Ainda no referido texto, Miller (1996), recuperando Lacan, situará a interpretação junto ao conceito de inconsciente, estabelecendo que a interpretação é primordialmente operação do inconsciente, cabendo à interpretação analítica um segundo tempo.
Partindo desse ponto, localizamos uma presença do analista que não toma o inconsciente como uma linguagem-objeto a ser decifrada por uma metalinguagem, que seria a interpretação (MILLER, 2009), mas a situa de modo correlato a essas próprias operações. Há aí a subversão que o discurso analítico promove. Desse ponto de vista, estabelecemos para a interpretação um lugar próprio, não sendo ela pedagógica, didática, sugestiva ou explicativa, imperativa (SIQUEIRA; GORSKI, 2018).

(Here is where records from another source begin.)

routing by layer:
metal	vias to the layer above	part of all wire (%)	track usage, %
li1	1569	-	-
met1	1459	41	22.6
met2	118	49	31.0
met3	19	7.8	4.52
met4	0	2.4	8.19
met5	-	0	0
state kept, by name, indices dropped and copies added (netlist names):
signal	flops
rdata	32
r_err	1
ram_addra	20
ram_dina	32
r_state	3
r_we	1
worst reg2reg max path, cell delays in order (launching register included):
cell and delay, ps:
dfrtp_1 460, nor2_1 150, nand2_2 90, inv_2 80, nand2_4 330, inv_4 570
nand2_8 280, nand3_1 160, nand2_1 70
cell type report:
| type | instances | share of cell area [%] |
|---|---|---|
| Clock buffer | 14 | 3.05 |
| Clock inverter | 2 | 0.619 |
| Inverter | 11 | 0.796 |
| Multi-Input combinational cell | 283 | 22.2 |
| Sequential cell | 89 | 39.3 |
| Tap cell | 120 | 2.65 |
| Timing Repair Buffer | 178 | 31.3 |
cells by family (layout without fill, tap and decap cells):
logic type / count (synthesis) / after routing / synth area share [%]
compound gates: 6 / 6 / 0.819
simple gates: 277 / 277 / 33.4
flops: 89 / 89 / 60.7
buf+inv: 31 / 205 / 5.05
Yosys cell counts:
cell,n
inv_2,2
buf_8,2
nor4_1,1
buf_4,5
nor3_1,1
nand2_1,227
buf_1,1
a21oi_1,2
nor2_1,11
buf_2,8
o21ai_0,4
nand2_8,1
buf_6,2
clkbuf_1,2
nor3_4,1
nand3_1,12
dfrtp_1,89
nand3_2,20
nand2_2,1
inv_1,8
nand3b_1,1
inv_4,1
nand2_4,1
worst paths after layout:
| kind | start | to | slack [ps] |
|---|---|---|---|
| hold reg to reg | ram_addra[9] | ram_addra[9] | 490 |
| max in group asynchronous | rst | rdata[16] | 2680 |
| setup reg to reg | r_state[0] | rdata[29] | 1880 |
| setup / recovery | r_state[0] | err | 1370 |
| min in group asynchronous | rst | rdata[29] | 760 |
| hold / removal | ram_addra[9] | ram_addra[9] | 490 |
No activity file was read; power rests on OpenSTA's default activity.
`src/rtl/branch_unit.sv`:
```
// Branch resolution unit: evaluates branches and jumps, registers the outcome one cycle later,
// and keeps a 2-bit bimodal predictor table plus saturating branch/mispredict statistics.
module branch_unit #(
  parameter int P_XLEN      = 32,
  parameter int P_BHT_DEPTH = 64
) (
  input  logic              iclk,
  input  logic              irst_n,
  input  logic [P_XLEN-1:0] ilookup_pc,
  output logic              opred_taken,
  input  logic              ivalid,
  input  logic              iflush,
  input  logic [6:0]        iop,
  input  logic [2:0]        ifunct3,
  input  logic              ipred_taken,
  input  logic [P_XLEN-1:0] ipc,
  input  logic [P_XLEN-1:0] irs1,
  input  logic [P_XLEN-1:0] irs2,
  input  logic [P_XLEN-1:0] iimm,
  output logic              ovalid,
  output logic              otaken,
  output logic              omispredict,
  output logic [P_XLEN-1:0] oredirect_pc,
  output logic              oillegal,
  output logic [31:0]       obr_count,
  output logic [31:0]       omiss_count
);

  localparam int IDX_W = $clog2(P_BHT_DEPTH);
  localparam logic [P_XLEN-1:0] PC_STEP   = P_XLEN'(4);
  localparam logic [P_XLEN-1:0] CLR_BIT0  = ~P_XLEN'(1);

  typedef enum logic [6:0] {
    OP_BRANCH = 7'b1100011,
    OP_JALR   = 7'b1100111,
    OP_JAL    = 7'b1101111
  } opcode_e;

  logic [1:0]        bht [P_BHT_DEPTH];
  logic [IDX_W-1:0]  lookup_idx;
  logic [IDX_W-1:0]  update_idx;
  logic              is_br, is_jal, is_jalr;
  logic              cond, illegal, taken, mispredict, accept, bht_we;
  logic [P_XLEN-1:0] jalr_sum, target, redirect;
  logic [1:0]        ctr_cur, ctr_next;

  // Lookup-PC bits outside the table index are deliberately ignored.
  logic unused_pc_bits;
  assign unused_pc_bits = ^{ilookup_pc[P_XLEN-1:IDX_W+2], ilookup_pc[1:0]};

  assign lookup_idx  = ilookup_pc[IDX_W+1:2];
  assign update_idx  = ipc[IDX_W+1:2];
  assign opred_taken = bht[lookup_idx][1];

  assign is_br   = (iop == OP_BRANCH);
  assign is_jal  = (iop == OP_JAL);
  assign is_jalr = (iop == OP_JALR);
  assign accept  = ivalid & ~iflush;

  // NOTE: every variable gets a default before the case, so no latch is inferred.
  always_comb begin
    cond = 1'b0;
    case (ifunct3)
      3'b000:  cond = (irs1 == irs2);
      3'b001:  cond = (irs1 != irs2);
      3'b100:  cond = ($signed(irs1) <  $signed(irs2));
      3'b101:  cond = ($signed(irs1) >= $signed(irs2));
      3'b110:  cond = (irs1 <  irs2);
      3'b111:  cond = (irs1 >= irs2);
      default: cond = 1'b0;
    endcase
  end

  assign illegal  = is_br & ((ifunct3 == 3'b010) | (ifunct3 == 3'b011));
  assign taken    = is_jal | is_jalr | (is_br & ~illegal & cond);
  assign jalr_sum = irs1 + iimm;
  assign target   = is_jalr ? (jalr_sum & CLR_BIT0) : (ipc + iimm);
  assign redirect = taken ? target : (ipc + PC_STEP);

  always_comb begin
    mispredict = ipred_taken;
    if (is_br)        mispredict = (taken != ipred_taken);
    else if (is_jal)  mispredict = ~ipred_taken;
    else if (is_jalr) mispredict = 1'b1;
  end

  assign bht_we  = accept & is_br & ~illegal;
  assign ctr_cur = bht[update_idx];
  always_comb begin
    ctr_next = ctr_cur;
    if (taken && ctr_cur != 2'b11)       ctr_next = ctr_cur + 2'b01;
    else if (!taken && ctr_cur != 2'b00) ctr_next = ctr_cur - 2'b01;
  end

  // NOTE: the predictor table is reset like any flop because every entry must start at weakly
  // not-taken; this forces it into registers rather than a RAM macro.
  always_ff @(posedge iclk or negedge irst_n) begin
    if (!irst_n) begin
      for (int i = 0; i < P_BHT_DEPTH; i++) bht[i] <= 2'b01;
    end else if (bht_we) begin
      bht[update_idx] <= ctr_next;
    end
  end

  // NOTE: sequential state uses non-blocking assignments so all flops sample the same edge.
  always_ff @(posedge iclk or negedge irst_n) begin
    if (!irst_n) begin
      ovalid       <= 1'b0;
      otaken       <= 1'b0;
      omispredict  <= 1'b0;
      oillegal     <= 1'b0;
      oredirect_pc <= '0;
      obr_count    <= '0;
      omiss_count  <= '0;
    end else begin
      ovalid      <= accept;
      otaken      <= accept & taken;
      omispredict <= accept & mispredict;
      oillegal    <= accept & illegal;
      if (accept) oredirect_pc <= redirect;
      if (accept && (is_br || is_jal || is_jalr) && obr_count != '1)
        obr_count <= obr_count + 32'd1;
      if (accept && mispredict && omiss_count != '1)
        omiss_count <= omiss_count + 32'd1;
    end
  end

endmodule

```
**src/rtl/eth_tx_arbiter.sv**
```systemverilog
// Round-robin frame arbiter that shares one rgmii_tx MAC between N_REQ frame sources.
// Define ETH_TX_ARB_STATS_EN to enable the frame_cnt / trunc_cnt statistics counters.
module eth_tx_arbiter #(
  parameter int unsigned N_REQ       = 2,
  parameter int unsigned MAX_PAYLOAD = 1500,
  parameter int unsigned GAP_CYCLES  = 160
) (
  input  logic                 clk,
  input  logic                 rst_n,
  input  logic [N_REQ-1:0]     req,
  input  logic [48*N_REQ-1:0]  req_dest,
  input  logic [16*N_REQ-1:0]  req_type,
  input  logic [8*N_REQ-1:0]   req_data,
  input  logic [N_REQ-1:0]     req_last,
  output logic [N_REQ-1:0]     req_ready,
  output logic [N_REQ-1:0]     grant,
  output logic                 mac_phy_txen,
  output logic [7:0]           mac_phy_txd,
  output logic [47:0]          mac_dest,
  output logic [15:0]          ethertype,
  input  logic                 send_next,
  output logic                 underrun,
  output logic                 truncated,
  output logic [16*N_REQ-1:0]  frame_cnt,
  output logic [15:0]          trunc_cnt
);

  localparam int          NReq    = int'(N_REQ);
  localparam int unsigned IdxW    = (N_REQ > 1) ? $clog2(N_REQ) : 1;
  localparam int unsigned GapW    = (GAP_CYCLES > 2) ? $clog2(GAP_CYCLES) : 1;
  localparam logic [10:0] LastCnt = 11'(MAX_PAYLOAD - 1);
  // GAP lasts GAP_CYCLES-1 cycles; the IDLE arbitration cycle makes up the full quiet gap.
  localparam logic [GapW-1:0] GapLast = GapW'(GAP_CYCLES - 2);

  typedef enum logic [2:0] {StIdle, StHdr, StStream, StDrain, StGap} state_e;

  state_e            state_q, state_d;
  logic [IdxW-1:0]   owner_q, owner_d;
  logic [IdxW-1:0]   rr_q, rr_d;
  logic [N_REQ-1:0]  grant_q, grant_d;
  logic [47:0]       dest_q, dest_d;
  logic [15:0]       type_q, type_d;
  logic              txen_q, txen_d;
  logic [7:0]        txd_q, txd_d;
  logic [10:0]       byte_cnt_q, byte_cnt_d;
  logic [GapW-1:0]   gap_cnt_q, gap_cnt_d;
  logic              underrun_q, underrun_d;
  logic              truncated_q, truncated_d;

  logic [IdxW-1:0]   arb_idx;
  logic [N_REQ-1:0]  arb_onehot;
  logic [47:0]       arb_dest;
  logic [15:0]       arb_type;
  logic              own_req;
  logic              own_last;
  logic [7:0]        own_data;

  // First pending request at or after rr_q, wrapping; lower offsets win.
  always_comb begin
    arb_idx = '0;
    for (int k = NReq - 1; k >= 0; k--) begin
      for (int i = 0; i < NReq; i++) begin
        if (req[i] && (((int'(rr_q) + k) % NReq) == i)) begin
          arb_idx = IdxW'(i);
        end
      end
    end
    arb_onehot = '0;
    arb_dest   = '0;
    arb_type   = '0;
    for (int i = 0; i < NReq; i++) begin
      if (arb_idx == IdxW'(i)) begin
        arb_onehot[i] = 1'b1;
        arb_dest      = req_dest[48*i +: 48];
        arb_type      = req_type[16*i +: 16];
      end
    end
  end

  always_comb begin
    own_req  = 1'b0;
    own_last = 1'b0;
    own_data = '0;
    for (int i = 0; i < NReq; i++) begin
      if (owner_q == IdxW'(i)) begin
        own_req  = req[i];
        own_last = req_last[i];
        own_data = req_data[8*i +: 8];
      end
    end
  end

  always_comb begin
    state_d     = state_q;
    owner_d     = owner_q;
    rr_d        = rr_q;
    grant_d     = grant_q;
    dest_d      = dest_q;
    type_d      = type_q;
    txen_d      = txen_q;
    txd_d       = txd_q;
    byte_cnt_d  = byte_cnt_q;
    gap_cnt_d   = gap_cnt_q;
    underrun_d  = 1'b0;
    truncated_d = 1'b0;
    req_ready   = '0;
    unique case (state_q)
      StIdle: begin
        byte_cnt_d = '0;
        if (|req) begin
          owner_d = arb_idx;
          grant_d = arb_onehot;
          dest_d  = arb_dest;
          type_d  = arb_type;
          txen_d  = 1'b1;
          state_d = StHdr;
        end
      end
      StHdr: begin
        if (!own_req) begin
          underrun_d = 1'b1;
          state_d    = StDrain;
        end else if (send_next) begin
          state_d = StStream;
        end
      end
      StStream: begin
        if (send_next) begin
          if (!own_req) begin
            underrun_d = 1'b1;
            state_d    = StDrain;
          end else begin
            req_ready  = grant_q;
            txd_d      = own_data;
            byte_cnt_d = byte_cnt_q + 11'd1;
            if (own_last || (byte_cnt_q == LastCnt)) begin
              truncated_d = !own_last;
              state_d     = StDrain;
            end
          end
        end
      end
      StDrain: begin
        txen_d    = 1'b0;
        grant_d   = '0;
        gap_cnt_d = '0;
        rr_d      = (owner_q == IdxW'(N_REQ - 1)) ? '0 : owner_q + IdxW'(1);
        state_d   = StGap;
      end
      StGap: begin
        if (gap_cnt_q == GapLast) begin
          state_d = StIdle;
        end else begin
          gap_cnt_d = gap_cnt_q + GapW'(1);
        end
      end
      default: state_d = StIdle;
    endcase
  end

  always_ff @(posedge clk or negedge rst_n) begin
    if (!rst_n) begin
      state_q     <= StIdle;
      owner_q     <= '0;
      rr_q        <= '0;
      grant_q     <= '0;
      dest_q      <= '0;
      type_q      <= '0;
      txen_q      <= 1'b0;
      txd_q       <= '0;
      byte_cnt_q  <= '0;
      gap_cnt_q   <= '0;
      underrun_q  <= 1'b0;
      truncated_q <= 1'b0;
    end else begin
      state_q     <= state_d;
      owner_q     <= owner_d;
      rr_q        <= rr_d;
      grant_q     <= grant_d;
      dest_q      <= dest_d;
      type_q      <= type_d;
      txen_q      <= txen_d;
      txd_q       <= txd_d;
      byte_cnt_q  <= byte_cnt_d;
      gap_cnt_q   <= gap_cnt_d;
      underrun_q  <= underrun_d;
      truncated_q <= truncated_d;
    end
  end

  assign grant        = grant_q;
  assign mac_phy_txen = txen_q;
  assign mac_phy_txd  = txd_q;
  assign mac_dest     = dest_q;
  assign ethertype    = type_q;
  assign underrun     = underrun_q;
  assign truncated    = truncated_q;

`ifdef ETH_TX_ARB_STATS_EN
  logic [16*N_REQ-1:0] frame_cnt_q, frame_cnt_d;
  logic [15:0]         trunc_cnt_q, trunc_cnt_d;
  logic                drain_entry;

  assign drain_entry = (state_d == StDrain) && (state_q != StDrain);

  always_comb begin
    frame_cnt_d = frame_cnt_q;
    trunc_cnt_d = trunc_cnt_q;
    for (int i = 0; i < NReq; i++) begin
      if (drain_entry && (owner_q == IdxW'(i)) && (frame_cnt_q[16*i +: 16] != 16'hFFFF)) begin
        frame_cnt_d[16*i +: 16] = frame_cnt_q[16*i +: 16] + 16'd1;
      end
    end
    if ((underrun_d || truncated_d) && (trunc_cnt_q != 16'hFFFF)) begin
      trunc_cnt_d = trunc_cnt_q + 16'd1;
    end
  end

  always_ff @(posedge clk or negedge rst_n) begin
    if (!rst_n) begin
      frame_cnt_q <= '0;
      trunc_cnt_q <= '0;
    end else begin
      frame_cnt_q <= frame_cnt_d;
      trunc_cnt_q <= trunc_cnt_d;
    end
  end

  assign frame_cnt = frame_cnt_q;
  assign trunc_cnt = trunc_cnt_q;
`else
  assign frame_cnt = '0;
  assign trunc_cnt = '0;
`endif

endmodule

```
**config.mk**
```make
export PLATFORM = sky130hd
export DESIGN_NAME = eth_tx_arbiter
export DESIGN_NICKNAME = d
export VERILOG_FILES = /design/src/rtl/eth_tx_arbiter.sv
export SDC_FILE = /design/constraint.sdc
export NUM_CORES = 1
export LEC_CHECK = 0
export ABC_AREA = 1
export BUFFER_PORTS_ARGS = -buffer_cell sky130_fd_sc_hd__buf_2
export CORE_MARGIN = 8
export CORE_UTILIZATION = 35
export CTS_CLUSTER_DIAMETER = 40
export DETAILED_ROUTE_END_ITERATION = 8
export GPL_TIMING_DRIVEN = 1
export SYNTH_ARGS = -nofsm -noshare
export SYNTH_HDL_FRONTEND = slang
export SYNTH_SLANG_ARGS = --single-unit
```
**constraint.sdc**
```tcl
create_clock -name clk -period 4.5 [get_ports clk]
set_input_delay 0.9 -clock clk [delete_from_list [all_inputs] [get_ports clk]]
set_output_delay 0.9 -clock clk [all_outputs]
set_load 0.03 [all_outputs]
```
# == Yosys cells after proc, flatten, opt, wreduce, memory -nomap -nowiden ==
# Index checks and enable logic that the tools add are counted.
# totals
regBits,101
mem_bits_rw,0
inputBits,151
latch_bits,0
out_inout_bits,127
word_cells,86
n_memories,0
mem_bits_ro,0
# op_classes
n_reduce_logical,17
n_mul,0
eq_ne,14
n_bitwise,1
n_mux,38
n_div,0
n_lt_le_gt_ge,0
n_addsub,4
shift,0
# op_table
op,n
48-bit 2-to-1 mux,1
32-bit zero test,1
11-bit 2-to-1 mux,2
11-bit one-hot mux with 2 select lines,1
3-bit 2-to-1 mux,7
16-bit 2-to-1 mux,1
8-bit 2-to-1 mux,2
8-bit one-hot mux with 2 select lines,1
1-bit 2-to-1 mux,15
3-bit one-hot mux with 5 select lines,1
"11-bit by 1-bit adder with 11-bit output, second input constant",1
"11-bit equality test, second input constant",1
"2-bit inequality test, second input constant",5
"8-bit by 1-bit adder with 8-bit output, second input constant",1
"8-bit equality test, second input constant",1
2-bit 2-to-1 mux,4
"3-bit by 2-bit equality test with 1-bit output, second input constant",2
"3-bit inequality test, second input constant",2
2-bit AND reduction,3
3-bit AND reduction,2
2-bit nonzero test,3
5-bit AND reduction,1
1-bit one-hot mux with 2 select lines,2
2-bit one-hot mux with 2 select lines,1
other kinds (10),13

# == Longest topological paths before layout ==
# logic_depth
ltp_word,10
mapped_depth,9
mapped_depth_nobuf,9

# == Worst setup path after synthesis ==
# Ideal clock, no wire load.
# synth_path
path_kind,input to output
startpoint,in req[1]
endpoint,out req_ready[0]
path_buffers,1
cell_stages,7
arrival_time_ns,1.986
required_time_ns,3.600
setup_slack_ns,1.614
cell_sequence,nand2_1 nand2_1 nand2_4 a21oi_4 nand2_2 buf_6 nor2_1
# synth_via
elab_chain_len,4
# synth_lines
element,line,rtl
from (decl),10,"input logic [N_REQ-1:0] req,"
1-bit 2-to-1 mux,85,if (owner_q == IdxW'(i)) begin
2-bit 2-to-1 mux,129,if (!own_req) begin
2-bit 2-to-1 mux,128,if (send_next) begin
2-bit 2-to-1 mux,107,unique case (state_q)
to (decl),15,"output logic [N_REQ-1:0] req_ready,"
# No other way between the ends.

# == Worst setup path after layout ==
# layout_path
startpoint,reg owner_q
endpoint,out req_ready[0]
# layout_via
elab_chain_len,4
# layout_lines
element,line,rtl
from (decl),38,"logic [IdxW-1:0] owner_q, owner_d;"
from (signal assigned),177,owner_q <= owner_d;
1-bit 2-to-1 mux,85,
2-bit 2-to-1 mux,129,
2-bit 2-to-1 mux,128,
2-bit 2-to-1 mux,107,
# No other way between the ends.

==> metrics.md <==
| Metric | Value |
|---|---|
| Fin Clk Skew | 0.01008 ns |
| IO Port Bufs | 229 |
| Crit-path slowest cell | dfrtp_1 |
| RSZ-0062 raised after global routing | false |
| Die Y | 139.5 um |
| Final min period | 3.335 ns |
| Initial antenna violation count | 0 |
| Ratio of cells with drive above 1 in the final layout | 0.3129 |
| Worst path cell trace | inv_1 > nand2_1 > nand2_1 > nand2_4 > a21oi_4 > nand2_2 > nor2_1 > buf_2 |
| Vias/cell | 4.616 |
| Sequential fraction of the synthesis area | 0.4736 |
| Synth-to-layout area growth | 26.73% |
| Top-count cell post-synth | nand2_1 |
| Clock slew at reported path FFs | 0.07 ns |
| CP peak stage delay | 0.60 ns |
| Die Area | 19450 um^2 |
| Crit path top cell by count | nand2_1 |
| Yosys top cell by area | dfrtp_1 |
| Worst Hold Depth | 2 |
| Min-Delay Path Class | flop to flop |
| TritonRoute pass-1 iters | 4 |
| DR WL/cell | 15.59 um |
| Ranking of synthesized cells by area | dfrtp_1, o21ai_0, nand2_1 |
| Ys async rst share | 1.000 |
| Clk root buf | clkbuf_16 |
| Clock Latency Late Sink | 0.35 ns |
| Total track usage | 0.1726 |
| Clock Tree Buf Depth | 2 |
| Top_reg_cell synth | dfrtp_1 |
| DRC errors left | 0 |
| H-Tree Depth | 3 |
| Hold bufs inserted after CTS | 0 |
| Worst setup path category | flop to primary output |
| Endpoints failing hold | 0 |
| CTS Buf Count | 9 |
| #FFs+latches synth | 101 |
| Fin nets | 1031 |
| Tcrit/Tclk final | 0.7412 |
| R2R cell count | 8 |
| I/O pins | 278 |
| Num Clock Sinks | 101 |
| CTS tree | yes |
| Non-filler cells in the finished layout | 1070 |
| Nature of the critical path startpoint | flop |
| Crit path DAT | 2.44 ns |
| Setup Buffers After CTS | 0 |
| Placed Instances | 1054 |
| WP data required | 3.60 ns |
| Number of synthesized flops with an enable pin | 0 |
| R2r setup slk | 2.43 ns |
| Iteration-0 DRC Markers | 235 |
| Yosys top cell area share | 0.4736 |
| Post-Syn Area per Cell | 8.037 um^2 |
| Antenna diode count | 0 |
| Site row count | 45 |
| Drt total wl | 16.69 mm |
| Syn Inst Count | 664 |
| MaxCap Viol Count | 0 |
| Synthesized cell area | 5336 um^2 |
| Post-CTS sizing | 0 |
| CP endpoint kind | primary output |
| Worst IR drop on VDD | 283.5 uV |
| Largest net degree at the start of global routing | 69 |
| Maximum achievable frequency | 0.2998 GHz |
| Die X | 139.5 um |
| Number of distinct library cells after synthesis | 31 |
| Vias in the first global route | 5170 |
| Initial Utilization | 0.3550 |
| Slew HR | 0.4855 |
| Ys Warns | 0 |
| Design area | 6763 um^2 |
| Final slew viol count | 0 |
| Crit-path max FO | 20 |
| Core area | 15030 um^2 |
| Commonest cells in the netlist | nand2_1, o21ai_0, dfrtp_1 |
| Routability cong. | 0.7890 |
| WHS | 0.4699 ns |
| # setup viols final | 0 |
| Cell area after placement | 6437 um^2 |
| Routed Antenna Nets | 0 |
| Leakage | 3.540 nW |
| Tightest Pin Transition | 0.7718 ns |
| PD cells | 678.8 nW/um^2 |
| Status | completed |
| Total global routing overflow | 0 |
| First-pass GRT wire length | 27.14 mm |
| Vias | 4939 |
| HPWL after detailed placement | 12.34 mm |
| Setup tns final | 0 ns |
-- per-layer routing --
layer / GRT usage / share of wire / up-vias
met5: 0 / 0 / -
met4: 0.04737 / 0.014 / 0
met3: 0.07250 / 0.085 / 13
met2: 0.2963 / 0.49 / 154
met1: 0.1928 / 0.42 / 2270
li1: - / - / 2502
-- power breakdown --
part	internal, mW	leakage, nW	switching (mW)	total, mW
registers	1.28	1.27	0.229	1.51
logic	0.607	2.11	1.63	2.23
clock network	0.502	0.158	0.345	0.846
-- cell usage in the layout, fill, tap and decap left out, types with 3 or more instances in the layout --
master / instances
buf_2: 228
nand2_1: 143
o21ai_0: 124
dfrtp_1: 101
nor2_1: 87
conb_1: 48
nand3_1: 27
inv_1: 23
o21ai_1: 14
o21ai_2: 12
nand4_1: 11
clkbuf_16: 9
mux2i_1: 8
buf_4: 7
xor2_1: 6
inv_2: 3
nand2_2: 3
o21bai_1: 3
ha_1: 3
-- metrics by stage --
| stage | worst slack [ns] | util | total power [mW] |
|---|---|---|---|
| 2_1_floorplan | 1.614 | - | 3.109 |
| 3_3_place_gp | 1.325 | 0.4282 | 3.772 |
| 3_5_place_dp | 1.287 | 0.4282 | 3.798 |
| 4_1_cts | 1.136 | 0.4499 | 4.662 |
| 5_1_grt | 0.9236 | 0.4499 | 4.933 |
| 6_report | 1.165 | 0.4499 | 4.590 |
-- logic make-up after synthesis --
kind of cell / count (synthesis) / share of synthesized area
AOI/OAI and AO/OA: 159 / 0.1620
xor gates and xnor gates: 6 / 0.009848
and+or+nand+nor: 278 / 0.2155
buffers and inverters: 108 / 0.1163
other: 1 / 0.0007027
muxes: 8 / 0.01501
adders and majority gates: 3 / 0.007035
DFF: 101 / 0.4736
-- path summary, 6_finish.rpt --
path / endpoint / startpoint
worst max-delay path: req_ready[0] / owner_q
worst min-delay path: mac_phy_txen / mac_phy_txen
worst max register to register: mac_phy_txd[6] / owner_q
worst min register to register: mac_phy_txen / mac_phy_txen
max in group asynchronous: ethertype[5] / rst_n
min in group asynchronous: mac_phy_txd[6] / rst_n
-- critical path: cells and delay by family (launching register included) --
family	cells	cell delay (ns)
simple gates	5	0.81
flops	1	0.60
buf+inv	2	0.44
compound gates	1	0.23
-- layout make-up --
class	count	area, um^2
tap	188	235.2
clock buffer	10	239.0
fill	1581	8270
clock inverter	6	86.33
inverter	28	105.1
multi-input combinational	502	2376
timing repair buffer	235	1194
sequential	101	2527
-- state kept, by name (all words and copies together), names as in the netlist --
signal and flops:
byte_cnt_q 11, ethertype 16, gap_cnt_q 8, grant 2, mac_dest 48, mac_phy_txd 8, mac_phy_txen 1, owner_q 1
rr_q 1, state_q 3, truncated 1, underrun 1
Note: power is estimated with default switching activity, not from simulation.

Se, no começo do ensino lacaniano, a interpretação analítica consistia na ideia de fazer revelar uma verdade oculta do sujeito do inconsciente, com o passar dos anos, e uma permeação mais presente do conceito de gozo, avança-se em direção ao falasser, entendendo a interpretação cada vez mais como ferramenta de perturbar a defesa ao “tentar tocar esse real do corpo que se goza” (SEYNHAEVE, 2021, s/p). Nesse sentido, o próprio inconsciente transferencial poderia ser tomado como uma defesa contra o gozo fora do sentido:
o ponto de vista do sinthoma consiste em pensar o inconsciente a partir do gozo. Pois bem, isso tem consequências para a prática, especialmente para a prática da interpretação. A interpretação não é apenas a decifração de um saber, é fazer ver, é elucidar a natureza de defesa do inconsciente” (MILLER apud SEYNHAEVE, 2021, s/p).
A interpretação que visa perturbar a defesa, pois, mobiliza o corpo e convoca do analista “o tom, a voz, o sotaque. Até o gesto e o olhar” (MILLER apud SEYNHAEVE, 2021, s/p). De Seynhaeve (2020) extraímos o testemunho de Bernard Porcheret, que sintetiza esse outro lugar da interpretação:
No caminho em direção à porta de saída, eu tiro meu casaco do cabide. Silêncio, nenhum barulho de maçaneta para ir chamar o analisante seguinte. Viro-me, o analista, contingência da interpretação, neste dia, está vestido com um terno escuro […]. Na penumbra do corredor, atrás da porta da sala de espera, ele fica de frente para a parede, congelado, imitando o agente funerário […]. Na rua, a alguns metros de distância, leve, eu rio. Um dizer surgiu: fôlego. […]. A interpretação fez cair o significante mestre agente funerário, sob o qual eu estava esmagado. Imitando-o, em silêncio e sem olhar, o analista me separa dele. (PORCHERET apud SEYNHAEVE, 2020, s/p)
O analista perturba o silêncio com sua interpretação.